Purpose:  To ensure credit card information is collected and processed in a secure and timely manner.

Drake will honor the sensitivity of cardholder data and expectations that this information will be protected from misuse and loss and from unauthorized access, modifications and disclosure.

• Cardholder data is defined as any personally identifiable data associated with the cardholder in a credit card payment transaction. this could include an account number, expiration date, name, address, social security number, or card validation code.

Credit card information is to be received by appropriate staff only.

Hardcopy containing credit card information will be processed timely and destroyed in a secure manner immediately after processing. Credit card information received by mail should be locked in a secure location until the number can be processed and destroyed.

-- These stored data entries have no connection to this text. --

Context: an optimization exercise on an open-source flow, tuned for small area, a short achievable clock period and few clock cycles. The choices shown serve that exercise and are no tape-out recipe.
RTL that was checked went through simulation tests only; none was proved equivalent to the original.
No activity file was given, so power comes from the tool's default toggle rates.

## the baseline
// infix_to_prefix_converter_unit
module infix_to_prefix_converter_unit (
  input  logic       clk_i,
  input  logic       rst_ni,
  input  logic       s_axis_tvalid,
  output logic       s_axis_tready,
  input  logic [7:0] s_axis_tdata,    
  input  logic       s_axis_tlast,
  output logic       m_axis_tvalid,
  input  logic       m_axis_tready,
  output logic [7:0] m_axis_tdata,    
  output logic       m_axis_tlast,
  output logic [1:0] m_axis_tuser     
);
Size in the first run: roughly 1500 flip-flops.
Settings: LEC_CHECK=0, CAP_MARGIN=20, CORE_MARGIN=2, CORE_UTILIZATION=40, SETUP_SLACK_MARGIN=3.5, SLEW_MARGIN=20, TNS_END_PERCENT=30; clock period 6.0 ns.
run.sh (not shown) runs the stock make flow with config.mk's settings and CLKGATE_MAP_FILE= SYNTH_SCRIPT=/design/flow/synth_recipe.tcl, a recipe that flattens the netlist after the stock synthesis.
The baseline closes out successfully: all stages finished, all timing, DRC and antenna checks passed.
diff inputs: the baseline => the candidate
Settings: changing CORE_UTILIZATION from 40 to 30; changing SETUP_SLACK_MARGIN from 3.5 to 3.0; changing TNS_END_PERCENT from 30 to 10.
## What came out
sky130_fd_sc_hd__nand4_1 as the worst-path cell with the longest stage delay was reported by the baseline, and sky130_fd_sc_hd__dfxtp_1 by the candidate.
The baseline ended up with in -> async as its path category of the worst min-delay check; the candidate ended up with reg -> reg.
Taking the baseline as the reference, in the candidate switching share of power barely changed, area of the die went up by 60000 sq um, wire length fell by 2600 um, required time reported for the critical path endpoint stayed essentially flat, relative contribution of the clock network to total power saw an increase.
No functional check of the RTL was part of any run of this note.

---

## build 7
Another version of the RTL of infix_to_prefix_converter_unit (not shown whole).
Size in the first run: about 7500 cells after synthesis, ~26 I/O pins, ~71000 sq um of cells after synthesis.
Settings: LEC_CHECK=0, ABC_AREA=1, CAP_MARGIN=20, CORE_MARGIN=2, CORE_UTILIZATION=45, SETUP_SLACK_MARGIN=3.5, SLEW_MARGIN=20, TNS_END_PERCENT=30; clock period 6.0 ns.
Testbench counts of build 7, summed over its fixed seeds: cycles 7,804.
--- input diff build 7..build 58 ---
# build 7
export LEC_CHECK = 0
export ABC_AREA = 1
export CAP_MARGIN = 20
export CORE_MARGIN = 2
export CORE_UTILIZATION = 45
export SETUP_SLACK_MARGIN = 3.5
export SLEW_MARGIN = 20
export TNS_END_PERCENT = 30
create_clock -name core_clock -period 6.0 [get_ports {clk_i}]
# build 58
export LEC_CHECK = 0
export ABC_AREA = 1
export CAP_MARGIN = 20
export CORE_MARGIN = 2
export CORE_UTILIZATION = 30
export SETUP_SLACK_MARGIN = 3.5
export SLEW_MARGIN = 20
export TNS_END_PERCENT = 30
create_clock -name core_clock -period 6.0 [get_ports {clk_i}]
## What came out
Wire length of the first global-routing pass was higher in build 58 than in build 7.
The final RePlAce weighted congestion of build 7 and that of build 58 are within noise of each other.
Summary of build 58 over build 7: initial core utilization shows a reduction of 15 points; final period utilization shows a reduction of 1.5 points; count of non-CTS buffers in the layout shows an increase of 5.9%; overall die area shows an increase of 49%.
Between build 7 and build 58, the routed wire length is lower for build 7.
Input-level comparison between build 80 and build 58:
# build 58
export LEC_CHECK = 0
export ABC_AREA = 1
export CAP_MARGIN = 20
export CORE_MARGIN = 2
export CORE_UTILIZATION = 30
export SETUP_SLACK_MARGIN = 3.5
export SLEW_MARGIN = 20
export TNS_END_PERCENT = 30
create_clock -name core_clock -period 6.0 [get_ports {clk_i}]
# build 80
export LEC_CHECK = 0
export CAP_MARGIN = 20
export CORE_MARGIN = 2
export CORE_UTILIZATION = 45
export SETUP_SLACK_MARGIN = 3.5
export SLEW_MARGIN = 20
export TNS_END_PERCENT = 30
create_clock -name core_clock -period 6.0 [get_ports {clk_i}]
Between build 58 and build 80, the overall power consumption is lower for build 80. As of build 80, cell area had fallen slightly compared to build 58. Comparing build 58 and build 80, post-synthesis instance area is higher on build 58. The smallest setup slack after layout number comes out higher for build 58 vs build 80.
Inputs modified between build 80 and build 33:
# build 80
export LEC_CHECK = 0
export CAP_MARGIN = 20
export CORE_MARGIN = 2
export CORE_UTILIZATION = 45
export SETUP_SLACK_MARGIN = 3.5
export SLEW_MARGIN = 20
export TNS_END_PERCENT = 30
create_clock -name core_clock -period 6.0 [get_ports {clk_i}]
# build 33
export LEC_CHECK = 0
export CAP_MARGIN = 20
export CORE_MARGIN = 2
export CORE_UTILIZATION = 30
export SETUP_SLACK_MARGIN = 3.5
export SLEW_MARGIN = 20
export TNS_END_PERCENT = 30
create_clock -name core_clock -period 6.0 [get_ports {clk_i}]
### Flow results
Between build 33 and build 80, it is build 33 whose actual transition at the worst max-transition pin is higher, by 0.030 ns. Build 33 vs build 80 — area growth from synthesis to final layout rose 1.2 points. Across both runs, via count was lower for build 33 than for build 80. In the flow results for build 33 and build 80, the power density over the cells is smaller on build 33. Taking build 80 as the reference, in build 33 combinational fraction of design power lost 0.2 points, worst hold slack went down 0.037 ns. Diff build 80 -> build 33: count of multi-input gates has remained practically unchanged; endpoint required time on the critical path has remained practically unchanged; area of the die has increased; setup slack has increased. On total wire length after detailed routing: build 33 sits below build 80.

[port drivers added, routing unchanged]
How much do the figures lean on ideal ports? The routed layouts below were timed once more, with nothing changed but the port constraints.
Step 1: set_driving_cell puts a clkbuf_16 on clk_i and a buf_2 on each other input, an assumption about the parent block.
Step 2, shift: input delay + t, output delay - t, t = (earliest + latest rising clock arrival at the registers) / 2. This alone moves slack from input paths to output paths.
a / b / c = no drivers / after step 1 / after step 2; a / b = the first two.
run | t (ns) | slack for setup (ns) | latest minus earliest clock arrival (ns) | worst data-port slew with drivers (ns) | pins driven straight from the clock port
the baseline | 0.934 | 2.866 / 2.866 / 2.603 | 0.062 / 0.062 | 0.08 | 1
the candidate | 0.953 | 2.498 / 2.498 / 2.332 | 0.090 / 0.089 | 0.15 | 1
build 7 | 0.883 | 3.191 / 3.115 / 2.634 | 0.058 / 0.059 | 0.05 | 1
build 58 | 0.897 | 3.283 / 3.201 / 2.502 | 0.063 / 0.063 | 0.06 | 1
build 80 | 0.866 | 3.213 / 3.213 / 2.601 | 0.047 / 0.046 | 0.12 | 1
build 33 | 0.875 | 3.228 / 3.194 / 2.438 | 0.031 / 0.031 | 0.15 | 1
After both steps setup and hold are still met in every run listed. For build 33, which loses most, drivers alone change the setup slack by -0.034 ns; drivers and shift together by -0.790 ns.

• Examples of destruction  in a secure manner include shredding, permanently blacking out, pulping, or disintegration of paper. 

Credit card information obtained via an onsite event must be processed at the event location via a method that does not require documenting the credit card number, eliminating the need to transport credit card information.

No electronic credit card numbers should be transmitted or stored in any personal computer, e-mail account, or server maintained outside of Drake OIT.

See Drake OIT administrative systems security policy for guidelines on systems processing.

Colleges and/or Schools or departments that wish to accept credit cards for events must have approval from Business and Finance before proceeding with event and/or communication regarding event Colleges/Schools and/or departments wishing to accept credit cards for events using web based credit card processing or other programs must have the approval of Business and Finance before proceeding with the involvement of OIT personnel to begin working on this process.